Military clinics will stop taking 200,000 non-active duty patients

These military clinics will stop taking 200,000 non-active duty patients. Here’s the list.


Military Times
20 minutes ago
The plan includes a reduction of roughly 18,000 uniformed medical personnel, with those retained focusing on the medical readiness and treatment of active duty personnel.

In this file photo, a Navy corpsman assigned to Naval Health Clinic Corpus Christ, administers an influenza vaccine to a patient. The facility is among those slated for changes under a new Pentagon plan to shift the mission of some military health facilities to caring for only active duty personnel (U.S. Navy photo by Bill W. Love/Released)
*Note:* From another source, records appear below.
### config.mk
export PLATFORM = sky130hd
export DESIGN_NAME = adder_arbiter
export DESIGN_NICKNAME = d
export VERILOG_FILES = /design/src/rtl/adder_arbiter.sv
export SDC_FILE = /design/constraint.sdc
export NUM_CORES = 1
export LEC_CHECK = 0
export BUFFER_PORTS_ARGS = -buffer_cell sky130_fd_sc_hd__buf_2
export CAP_MARGIN = 20
export CORE_ASPECT_RATIO = 0.7
export CORE_MARGIN = 5
export CORE_UTILIZATION = 36
export DETAILED_ROUTE_END_ITERATION = 12
export PLACE_DENSITY = 0.72
export RECOVER_POWER = 25
export SETUP_SLACK_MARGIN = 0.3
export SLEW_MARGIN = 20
export SYNTH_ARGS = -nofsm -noshare
export SYNTH_HDL_FRONTEND = slang
export SYNTH_SLANG_ARGS = --single-unit
### constraint.sdc
create_clock -name CLK -period 2.8 [get_ports CLK]
set_clock_uncertainty 0.05 [all_clocks]
set_input_delay 0 -clock CLK [delete_from_list [all_inputs] [get_ports CLK]]
set_output_delay 0 -clock CLK [all_outputs]
set_load 0.01 [all_outputs]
More than 200,000 Tricare beneficiaries, including 80,000 active-duty family members, will no longer be seen at 37 military health clinics across the country in the coming years, according to a Department of Defense report sent to Congress Wednesday.
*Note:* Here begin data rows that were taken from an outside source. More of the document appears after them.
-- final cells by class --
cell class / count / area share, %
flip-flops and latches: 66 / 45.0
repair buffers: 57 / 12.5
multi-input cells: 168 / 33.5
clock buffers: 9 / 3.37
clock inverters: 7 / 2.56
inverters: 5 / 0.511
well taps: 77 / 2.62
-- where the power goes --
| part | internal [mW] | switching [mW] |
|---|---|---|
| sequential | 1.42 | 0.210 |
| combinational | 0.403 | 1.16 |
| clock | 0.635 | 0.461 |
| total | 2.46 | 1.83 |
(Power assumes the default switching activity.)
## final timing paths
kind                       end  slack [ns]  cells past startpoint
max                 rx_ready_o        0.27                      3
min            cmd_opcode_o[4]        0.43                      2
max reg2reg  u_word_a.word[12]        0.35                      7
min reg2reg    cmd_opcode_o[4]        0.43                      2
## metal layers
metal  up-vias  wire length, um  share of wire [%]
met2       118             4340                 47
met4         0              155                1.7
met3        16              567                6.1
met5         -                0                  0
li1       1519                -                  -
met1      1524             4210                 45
<file path="config.mk">
export PLATFORM = sky130hd
export DESIGN_NAME = rs232_receiver
export DESIGN_NICKNAME = d
export VERILOG_FILES = /design/src/rtl/rs232_pkg.sv /design/src/rtl/rs232_sync.sv /design/src/rtl/rs232_receiver.sv
export SDC_FILE = /design/constraint.sdc
export NUM_CORES = 1
export LEC_CHECK = 0
export ABC_AREA = 1
export ABC_CLOCK_PERIOD_IN_PS = 3300
export CAP_MARGIN = 20
export CORE_ASPECT_RATIO = 1.4
export CORE_UTILIZATION = 40
export CTS_CLUSTER_DIAMETER = 60
export DETAILED_ROUTE_END_ITERATION = 8
export PLACE_DENSITY = 0.67
export SLEW_MARGIN = 20
export SYNTH_ARGS = -nofsm -noshare
export SYNTH_HDL_FRONTEND = slang
export SYNTH_SLANG_ARGS = --single-unit
</file>
<file path="constraint.sdc">
create_clock -name clk -period 3.3 [get_ports clk]
set_input_delay 0.495 -clock clk [delete_from_list [all_inputs] [get_ports clk]]
set_output_delay 0.495 -clock clk [all_outputs]
set_load 0.02 [all_outputs]
</file>
--- src/rtl/fft_bfly_addsub.sv ---
// Butterfly combine for one component: top = A + P, bot = A - P, formed at
// W+1 bits, then either halved (optional round-half-up) or saturated to W bits.
//   a, p     : in  W-bit signed operands (A and the twiddled product)
//   top, bot : out W-bit signed results
module fft_bfly_addsub
  import fft_pkg::*;
#(
  parameter int W         = 16,
  parameter int SCALE     = 1,
  parameter int USE_ROUND = 1
) (
  input  logic signed [W-1:0] a,
  input  logic signed [W-1:0] p,
  output logic signed [W-1:0] top,
  output logic signed [W-1:0] bot
);
  logic signed [W:0]  sum, dif;
  logic signed [32:0] sum_x, dif_x;
  logic signed [31:0] top_x, bot_x;

  assign sum   = $signed({a[W-1], a}) + $signed({p[W-1], p});
  assign dif   = $signed({a[W-1], a}) - $signed({p[W-1], p});
  assign sum_x = {{(32-W){sum[W]}}, sum};
  assign dif_x = {{(32-W){dif[W]}}, dif};

  always_comb begin
    if (SCALE != 0) begin
      top_x = round_shift(sum_x, USE_ROUND != 0);
      bot_x = round_shift(dif_x, USE_ROUND != 0);
    end else begin
      top_x = sat_to(sum_x, W);
      bot_x = sat_to(dif_x, W);
    end
  end

  assign top = top_x[W-1:0];
  assign bot = bot_x[W-1:0];
endmodule

--- src/rtl/fft_r2_stage_seq.sv ---
// Sequencer for one radix-2 DIT FFT stage. For each butterfly k it reads A and
// B from the working memory, hands B and the twiddle index to the multiplier,
// waits for W*B, and writes A+W*B / A-W*B back in place.
//   i_clk, i_rst : clock, synchronous active-high reset
//   bus (master) : start/stage in, busy/done/error out, memory rd/wr ports,
//                  multiplier request (en/data/fi_deg) and response (res/valid)
//
// state     | meaning
// IDLE      | waiting for i_start
// RD_A      | read strobe for operand A
// RD_B      | read strobe for operand B, capture A
// ISSUE     | one-cycle multiplier request with B (straight off the read bus)
// WAIT      | waiting for product, bounded by MULT_TIMEOUT
// WR_TOP    | write A + W*B at addrA
// WR_BOT    | write A - W*B at addrB, advance k or finish
// DONE      | one-cycle done pulse
module fft_r2_stage_seq
  import fft_pkg::*;
#(
  parameter int SIZE_DATA_FI  = 3,
  parameter int DATA_FFT_SIZE = 16,
  parameter int SCALE         = 1,
  parameter int USE_ROUND     = 1,
  parameter int MULT_TIMEOUT  = 64
) (
  input logic i_clk,
  input logic i_rst,
  fft_r2_stage_seq_if.master bus
);
  localparam int KW = SIZE_DATA_FI - 1;
  localparam int TW = $clog2(MULT_TIMEOUT + 1);
  localparam logic [KW-1:0] K_LAST = '1;
  localparam logic [KW-1:0] K_ONE  = KW'(1);
  localparam logic [TW-1:0] T_LAST = TW'(MULT_TIMEOUT - 1);
  localparam logic [TW-1:0] T_ONE  = TW'(1);

  state_t                          state;
  logic [KW-1:0]                   k;
  logic [3:0]                      stage_r;
  logic [TW-1:0]                   tcnt;
  logic                            error_r;
  logic signed [DATA_FFT_SIZE-1:0] a_i, a_q, p_i, p_q;
  logic signed [DATA_FFT_SIZE-1:0] top_i, top_q, bot_i, bot_q;
  bfly_idx_t                       idx;

  assign idx = bfly_index(8'(k), stage_r, 4'(SIZE_DATA_FI));

  always_ff @(posedge i_clk) begin
    if (i_rst) begin
      state   <= ST_IDLE;
      k       <= '0;
      stage_r <= '0;
      tcnt    <= '0;
      error_r <= 1'b0;
      a_i     <= '0;
      a_q     <= '0;
      p_i     <= '0;
      p_q     <= '0;
    end else begin
      case (state)
        ST_IDLE: if (bus.i_start) begin
          stage_r <= bus.i_stage;
          k       <= '0;
          error_r <= 1'b0;
          if (bus.i_stage >= 4'(SIZE_DATA_FI)) begin
            error_r <= 1'b1;
            state   <= ST_DONE;
          end else begin
            state   <= ST_RD_A;
          end
        end
        ST_RD_A: state <= ST_RD_B;
        ST_RD_B: begin
          a_i   <= bus.i_rd_data_i;
          a_q   <= bus.i_rd_data_q;
          state <= ST_ISSUE;
        end
        ST_ISSUE: begin
          tcnt  <= '0;
          state <= ST_WAIT;
        end
        ST_WAIT: begin
          // A product arriving on the last allowed cycle still counts.
          if (bus.i_mul_valid) begin
            p_i   <= bus.i_mul_res_i;
            p_q   <= bus.i_mul_res_q;
            state <= ST_WR_TOP;
          end else if (tcnt == T_LAST) begin
            error_r <= 1'b1;
            state   <= ST_DONE;
          end else begin
            tcnt <= tcnt + T_ONE;
          end
        end
        ST_WR_TOP: state <= ST_WR_BOT;
        ST_WR_BOT: begin
          if (k == K_LAST) begin
            state <= ST_DONE;
          end else begin
            k     <= k + K_ONE;
            state <= ST_RD_A;
          end
        end
        ST_DONE: state <= ST_IDLE;
        default: state <= ST_IDLE;
      endcase
    end
  end

  fft_bfly_addsub #(.W(DATA_FFT_SIZE), .SCALE(SCALE), .USE_ROUND(USE_ROUND)) u_bfly_i (
    .a(a_i), .p(p_i), .top(top_i), .bot(bot_i)
  );
  fft_bfly_addsub #(.W(DATA_FFT_SIZE), .SCALE(SCALE), .USE_ROUND(USE_ROUND)) u_bfly_q (
    .a(a_q), .p(p_q), .top(top_q), .bot(bot_q)
  );

  // Outputs decode the registered state; the reset cycle forces them all low
  // so a reset landing on a write state cannot leak a strobe.
  always_comb begin
    bus.o_busy       = 1'b0;
    bus.o_done       = 1'b0;
    bus.o_error      = 1'b0;
    bus.o_rd_en      = 1'b0;
    bus.o_rd_addr    = '0;
    bus.o_wr_en      = 1'b0;
    bus.o_wr_addr    = '0;
    bus.o_wr_data_i  = '0;
    bus.o_wr_data_q  = '0;
    bus.o_mul_en     = 1'b0;
    bus.o_mul_data_i = '0;
    bus.o_mul_data_q = '0;
    bus.o_mul_fi_deg = '0;
    if (!i_rst) begin
      bus.o_busy  = (state != ST_IDLE);
      bus.o_error = error_r;
      case (state)
        ST_RD_A: begin
          bus.o_rd_en   = 1'b1;
          bus.o_rd_addr = idx.addr_a[SIZE_DATA_FI-1:0];
        end
        ST_RD_B: begin
          bus.o_rd_en   = 1'b1;
          bus.o_rd_addr = idx.addr_b[SIZE_DATA_FI-1:0];
        end
        ST_ISSUE: begin
          bus.o_mul_en     = 1'b1;
          bus.o_mul_data_i = bus.i_rd_data_i;
          bus.o_mul_data_q = bus.i_rd_data_q;
          bus.o_mul_fi_deg = {8'd0, idx.fi};
        end
        ST_WR_TOP: begin
          bus.o_wr_en     = 1'b1;
          bus.o_wr_addr   = idx.addr_a[SIZE_DATA_FI-1:0];
          bus.o_wr_data_i = top_i;
          bus.o_wr_data_q = top_q;
        end
        ST_WR_BOT: begin
          bus.o_wr_en     = 1'b1;
          bus.o_wr_addr   = idx.addr_b[SIZE_DATA_FI-1:0];
          bus.o_wr_data_i = bot_i;
          bus.o_wr_data_q = bot_q;
        end
        ST_DONE: bus.o_done = 1'b1;
        default: ;
      endcase
    end
  end
endmodule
The Pentagon is planning major changes to 50 military health facilities that will force many beneficiaries to find civilian doctors in their communities over the course of two to four years.

Assistant Secretary of Defense for Health Affairs Thomas McCaffery said Wednesday that the realignment supports the department’s effort to support the military health system’s return to focusing on troop health and military readiness.

According to the report Restructuring and Realignment of Military Medical Treatment Facilities, the clinics include Air Force, Army and Navy facilities. Two additional facilities will close and several others have already started transferring non-active duty beneficiaries to Tricare providers in surrounding communities.